In the records below, find each line with the word "reset" and copy it.

Data for the task:
--- --- ---

Context: an optimization exercise on an open-source flow, tuned for small area, a short achievable clock period and few clock cycles per item. The choices shown serve that exercise and are no tape-out recipe.
At most, simulation tests tie the RTL to the original design; equivalence was not proved.
Function not checked in runs 3 and 7: the RTL went through the layout flow alone.

**flow/design.v**
```verilog
module cordic_engine #(
  parameter int WIDTH       = 16,
  parameter int ANGLE_WIDTH = 16,
  parameter int STAGES      = 14,
  parameter int GUARD       = 2,
  parameter int TAG_WIDTH   = 8
) (
  input  logic                   clock,
  input  logic                   reset,
  input  logic                   in_valid,
  output logic                   in_ready,
  input  logic                   mode_in,
  input  logic signed [WIDTH-1:0] x_in,
  input  logic signed [WIDTH-1:0] y_in,
  input  logic [ANGLE_WIDTH-1:0] angle_in,
  input  logic [TAG_WIDTH-1:0]   tag_in,
  output logic                   out_valid,
  input  logic                   out_ready,
  output logic signed [WIDTH+1:0] x_out,
  output logic signed [WIDTH+1:0] y_out,
  output logic [ANGLE_WIDTH-1:0] angle_out,
  output logic                   mode_out,
  output logic [TAG_WIDTH-1:0]   tag_out
);
  localparam int IW = WIDTH + 2 + GUARD;
  localparam int AW = ANGLE_WIDTH;
  localparam int OW = WIDTH + 2;
  localparam int ADD  = 1;
  localparam int ADDZ = 1;
  localparam logic [AW-1:0] HALF = {1'b1, {(AW-1){1'b0}}};
  function automatic logic [AW-1:0] atan_lut(input int i);
    logic [32:0] a;
    logic [32:0] r;
    case (i)
      0:  a = 33'h20000000;
      1:  a = 33'h12E4051E;
      2:  a = 33'h09FB385B;
      3:  a = 33'h051111D4;
      4:  a = 33'h028B0D43;
      5:  a = 33'h0145D7E1;
      6:  a = 33'h00A2F61E;
      7:  a = 33'h00517C55;
      8:  a = 33'h0028BE53;
      9:  a = 33'h00145F2F;
      10: a = 33'h000A2F98;
      11: a = 33'h000517CC;
      12: a = 33'h00028BE6;
      13: a = 33'h000145F3;
      14: a = 33'h0000A2FA;
      15: a = 33'h0000517D;
      16: a = 33'h000028BE;
      17: a = 33'h0000145F;
      18: a = 33'h00000A30;
      19: a = 33'h00000518;
      20: a = 33'h0000028C;
      21: a = 33'h00000146;
      22: a = 33'h000000A3;
      23: a = 33'h00000051;
      24: a = 33'h00000029;
      25: a = 33'h00000014;
      26: a = 33'h0000000A;
      27: a = 33'h00000005;
      28: a = 33'h00000003;
      29: a = 33'h00000001;
      30: a = 33'h00000001;
      default: a = 33'h0;
    endcase
    r = (a + ((33'd1 << 32) >> (AW + 1))) >> (32 - AW);
    atan_lut = r[AW-1:0];
  endfunction
  function automatic int lo_bit(input int k);
    if (k <= 1)      lo_bit = GUARD;
    else if (k == 2) lo_bit = GUARD - 1;
    else             lo_bit = 0;
    if (lo_bit < 0) lo_bit = 0;
  endfunction
  function automatic int hi_bit(input int k);
    hi_bit = (k == 0) ? WIDTH + GUARD : IW - 1;
  endfunction
  logic en;                        
  logic v [0:STAGES];              
  assign out_valid = v[STAGES];
  assign en        = ~v[STAGES] | out_ready;
  assign in_ready  = en;
  logic signed [IW-1:0] xs [0:STAGES];
  logic signed [IW-1:0] ys [0:STAGES];
  logic [AW-1:0]        zs [0:STAGES];
  logic                 m  [0:STAGES];
  logic [TAG_WIDTH-1:0] ts [0:STAGES];
  logic                 ds [0:STAGES];     
  logic                 dn [0:STAGES];     
  logic signed [IW-1:0] x_pre, y_pre;
  logic [WIDTH:0]       x_neg, y_neg;
  logic                 y_nz;
  logic [AW-1:0]        z_pre;
  logic                 flip;
  assign flip = mode_in ? x_in[WIDTH-1] : (angle_in[AW-1] ^ angle_in[AW-2]);
  cordic_cneg #(.W(WIDTH)) u_nx (.a(x_in), .neg(flip), .y(x_neg), .nz());
  cordic_cneg #(.W(WIDTH)) u_ny (.a(y_in), .neg(flip), .y(y_neg), .nz(y_nz));
  assign x_pre = {{(IW-WIDTH-1-GUARD){x_neg[WIDTH]}}, x_neg, {GUARD{1'b0}}};
  assign y_pre = {{(IW-WIDTH-1-GUARD){y_neg[WIDTH]}}, y_neg, {GUARD{1'b0}}};
  always_comb begin
    if (mode_in) z_pre = flip ? HALF : '0;
    else         z_pre = {angle_in[AW-1] ^ flip, angle_in[AW-2:0]};
  end
  for (genvar k = 0; k <= STAGES; k++) begin : g_st
    localparam int LO = lo_bit(k);
    localparam int HI = hi_bit(k);
    logic signed [IW-1:0] xd, yd;    
    logic [AW-1:0]        zd;
    logic                 md;
    logic                 dd;
    logic [TAG_WIDTH-1:0] td;
    logic                 ld;        
    logic [HI:LO]         xr, yr;
    logic [AW-1:0]        zr;
    logic                 mr;
    logic                 dr, nr;
    logic [TAG_WIDTH-1:0] tr;
    if (k == 0) begin : g_in
      assign xd = x_pre;
      assign yd = y_pre;
      assign zd = z_pre;
      assign md = mode_in;
      assign dd = mode_in ? (y_nz & (y_in[WIDTH-1] ^ x_in[WIDTH-1])) : ~angle_in[AW-2];
      assign td = tag_in;
      assign ld = en;
      always_ff @(posedge clock or posedge reset) begin
        if (reset) v[0] <= 1'b0;
        else if (en) v[0] <= in_valid;
      end
    end else begin : g_it
      localparam int I = k - 1;
      localparam logic [AW-1:0] ATAN = atan_lut(I);
      localparam logic [AW-1:0] NATAN = -atan_lut(I);
      logic [IW:0]          xa, ya;
      logic                 d;
      logic [AW-1:0]        zn;
      assign d   = ds[k-1];
      cordic_add #(.W(IW), .KIND(ADD), .SH(I)) u_x (.a(xs[k-1]), .b(ys[k-1]), .inv(d), .ci(d), .s(xa[IW:1]));
      cordic_add #(.W(IW), .KIND(ADD), .SH(I)) u_y (.a(ys[k-1]), .b(xs[k-1]), .inv(dn[k-1]), .ci(dn[k-1]), .s(ya[IW:1]));
      cordic_add #(.W(AW), .KIND(ADD), .KON(1'b1), .K0(ATAN), .K1(NATAN))
        u_z (.a(zs[k-1]), .b('0), .inv(d), .ci(1'b0), .s(zn));
      assign xa[0] = 1'b0;
      assign ya[0] = 1'b0;
      assign xd = xa[IW:1];
      assign yd = ya[IW:1];
      assign zd = zn;
      assign md = m[k-1];
      assign dd = (k < STAGES) ? (m[k-1] ? ya[IW] : ~zn[AW-1]) : 1'b0;
      assign td = ts[k-1];
      assign ld = en;
      always_ff @(posedge clock or posedge reset) begin
        if (reset) v[k] <= 1'b0;
        else if (en) v[k] <= v[k-1];
      end
    end
    always_ff @(posedge clock) begin
      if (ld) begin
        xr <= xd[HI:LO];
        yr <= yd[HI:LO];
        zr <= zd;
        mr <= md;
        dr <= dd;
        nr <= ~dd;
        tr <= td;
      end
    end
    assign xs[k] = {{(IW-1-HI){xr[HI]}}, xr, {LO{1'b0}}};
    assign ys[k] = {{(IW-1-HI){yr[HI]}}, yr, {LO{1'b0}}};
    assign zs[k] = zr;
    assign m[k]  = mr;
    assign ds[k] = dr;
    assign dn[k] = nr;
    assign ts[k] = tr;
  end
  assign x_out     = xs[STAGES][IW-1:GUARD];
  assign y_out     = ys[STAGES][IW-1:GUARD];
  assign angle_out = zs[STAGES];
  assign mode_out  = m[STAGES];
  assign tag_out   = ts[STAGES];
endmodule
module cordic_add #(
  parameter int W    = 20,
  parameter int KIND = 2,
  parameter int SH   = 0,                
  parameter bit KON  = 1'b0,             
  parameter logic [W-1:0] K0 = '0,       
  parameter logic [W-1:0] K1 = '0        
) (
  input  logic [W-1:0] a,
  input  logic [W-1:0] b,
  input  logic         inv,
  input  logic         ci,
  output logic [W-1:0] s
);
  function automatic int clog2(input int n);
    clog2 = 0;
    while ((1 << clog2) < n) clog2++;
  endfunction
  localparam int L = clog2(W);
  function automatic bit comp(input int l, input int i);
    comp = (KIND == 1) ? (((i >> l) & 1) == 1) : (i >= (1 << l));
  endfunction
  function automatic int partner(input int l, input int i);
    partner = (KIND == 1) ? ((i >> l) << l) - 1 : i - (1 << l);
  endfunction
  function automatic int ones(input int n);
    ones = 0;
    for (int m = 0; m < 8; m++) ones += (n >> m) & 1;
  endfunction
  function automatic bit pol(input int l, input int i);
    if (KIND == 1) pol = ones(i & ((1 << l) - 1)) % 2 == 1;
    else           pol = ((i == 0) ? 0 : ((clog2(i + 1) < l) ? clog2(i + 1) : l)) % 2 == 1;
  endfunction
  function automatic bit isp(input int l, input int j);
    if (KIND == 1) isp = ((j + 1) % (1 << l) == 0) && ((((j + 1) >> l) & 1) == 1) && (j + 1 < W);
    else           isp = j + (1 << l) < W;
  endfunction
  logic [W-1:0] bb, p, g;
  logic [W-1:0] gg [0:L];
  logic [W-1:0] pp [0:L];
  logic [W-1:0] gx [0:L];    
  logic [W-1:0] px [0:L];
  if (KON) begin : g_k
    for (genvar i = 0; i < W; i++) begin : g_b
      if (K0[i] == K1[i]) begin : g_c
        assign bb[i] = K0[i];
      end else if (K1[i]) begin : g_t
        assign bb[i] = inv;
      end else begin : g_f
        assign bb[i] = ~inv;
      end
    end
  end else begin : g_v
    logic [W-1:0] bs;
    logic         sx;
    assign sx = b[W-1] ^ inv;
    for (genvar i = 0; i < W; i++) begin : g_bs
      assign bs[i] = (i + SH < W) ? b[i + SH] : b[W-1];
    end
    for (genvar i = 0; i < W; i++) begin : g_b
      if (i >= W - 1 - SH) begin : g_s
        assign bb[i] = sx;
      end else begin : g_d
        assign bb[i] = bs[i] ^ inv;
      end
    end
  end
  assign p  = a ^ bb;
  assign g  = a & bb;
  if (KON) begin : g_c0
    assign gg[0][0] = g[0];                  
  end else begin : g_c0
    cordic_cy0 u_c (.a(a[0]), .b(b[SH]), .inv(inv), .g(gg[0][0]));
  end
  assign gg[0][W-1:1] = g[W-1:1];
  assign pp[0] = p;
  for (genvar l = 0; l < L; l++) begin : g_lv
    for (genvar i = 0; i < W; i++) begin : g_b
      localparam int  J  = partner(l, i);
      localparam bit  PI = pol(l, i);
      localparam bit  DO = comp(l, i);
      localparam bit  FIN = (J < (1 << l));    
      localparam bit  PJ = (DO && J >= 0) ? pol(l, J) : 1'b0;
      if (DO && J >= 0) begin : g_c
        logic gl, pl;
        if (PJ == PI) begin : g_same
          assign gl = gg[l][J];
          assign pl = pp[l][J];
        end else begin : g_flip
          assign gl = gx[l][J];
          assign pl = px[l][J];
        end
        if (FIN) begin : g_gray
          if (PI) begin : g_o
            cordic_goai u_c (.gh(gg[l][i]), .ph(pp[l][i]), .gl(gl), .g(gg[l+1][i]));
          end else begin : g_a
            cordic_gaoi u_c (.gh(gg[l][i]), .ph(pp[l][i]), .gl(gl), .g(gg[l+1][i]));
          end
          assign pp[l+1][i] = 1'b0;
        end else begin : g_black
          if (PI) begin : g_o
            cordic_boai u_c (.gh(gg[l][i]), .ph(pp[l][i]), .gl(gl), .pl(pl),
                             .g(gg[l+1][i]), .p(pp[l+1][i]));
          end else begin : g_a
            cordic_baoi u_c (.gh(gg[l][i]), .ph(pp[l][i]), .gl(gl), .pl(pl),
                             .g(gg[l+1][i]), .p(pp[l+1][i]));
          end
        end
      end else begin : g_pass
        assign gg[l+1][i] = gg[l][i];
        assign pp[l+1][i] = pp[l][i];
      end
      if (isp(l, i)) begin : g_x
        cordic_inv u_gx (.a(gg[l][i]), .y(gx[l][i]));
        cordic_inv u_px (.a(pp[l][i]), .y(px[l][i]));
      end else begin : g_nx
        assign gx[l][i] = 1'b0;
        assign px[l][i] = 1'b0;
      end
    end
  end
  logic [W-1:0] c, cp;
  assign c = {gg[L][W-2:0], ci};
  for (genvar i = 0; i < W; i++) begin : g_s
    localparam bit PC = (i == 0) ? 1'b0 : pol(L, i - 1);
    assign s[i] = p[i] ^ c[i] ^ PC;
  end
endmodule
module cordic_baoi (
  input  logic gh, ph, gl, pl,
  output logic g, p
);
  assign g = ~(gh | (ph & gl));
  assign p = ~(ph & pl);
endmodule
module cordic_boai (
  input  logic gh, ph, gl, pl,
  output logic g, p
);
  assign g = ~(gh & (ph | gl));
  assign p = ~(ph | pl);
endmodule
module cordic_gaoi (
  input  logic gh, ph, gl,
  output logic g
);
  assign g = ~(gh | (ph & gl));
endmodule
module cordic_goai (
  input  logic gh, ph, gl,
  output logic g
);
  assign g = ~(gh & (ph | gl));
endmodule
module cordic_inv (
  input  logic a,
  output logic y
);
  assign y = ~a;
endmodule
module cordic_cneg #(
  parameter int W = 16
) (
  input  logic [W-1:0] a,
  input  logic         neg,
  output logic [W:0]   y,
  output logic         nz
);
  function automatic int clog2(input int n);
    clog2 = 0;
    while ((1 << clog2) < n) clog2++;
  endfunction
  localparam int L = clog2(W);
  logic [W:0] ae;
  logic [W-1:0] oo [0:L];     
  assign ae = {a[W-1], a};
  assign oo[0] = a;
  for (genvar l = 0; l < L; l++) begin : g_lv
    for (genvar i = 0; i < W; i++) begin : g_b
      if (((i >> l) & 1) == 1) begin : g_o
        cordic_or u_o (.a(oo[l][i]), .b(oo[l][((i >> l) << l) - 1]), .y(oo[l+1][i]));
      end else begin : g_p
        assign oo[l+1][i] = oo[l][i];
      end
    end
  end
  assign nz   = oo[L][W-1];
  assign y[0] = a[0];
  for (genvar i = 1; i <= W; i++) begin : g_y
    logic t;
    cordic_and u_t (.a(neg), .b(oo[L][i-1]), .y(t));
    cordic_xor u_y (.a(ae[i]), .b(t), .y(y[i]));
  end
endmodule
module cordic_or (
  input  logic a,
  input  logic b,
  output logic y
);
  assign y = a | b;
endmodule
module cordic_and (
  input  logic a,
  input  logic b,
  output logic y
);
  assign y = a & b;
endmodule
module cordic_xor (
  input  logic a,
  input  logic b,
  output logic y
);
  assign y = a ^ b;
endmodule
module cordic_cy0 (
  input  logic a,
  input  logic b,
  input  logic inv,
  output logic g
);
  assign g = inv ? (a | ~b) : (a & b);
endmodule
```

--- --- ---

Your response:
  input  logic                   reset,
      always_ff @(posedge clock or posedge reset) begin
        if (reset) v[0] <= 1'b0;
      always_ff @(posedge clock or posedge reset) begin
        if (reset) v[k] <= 1'b0;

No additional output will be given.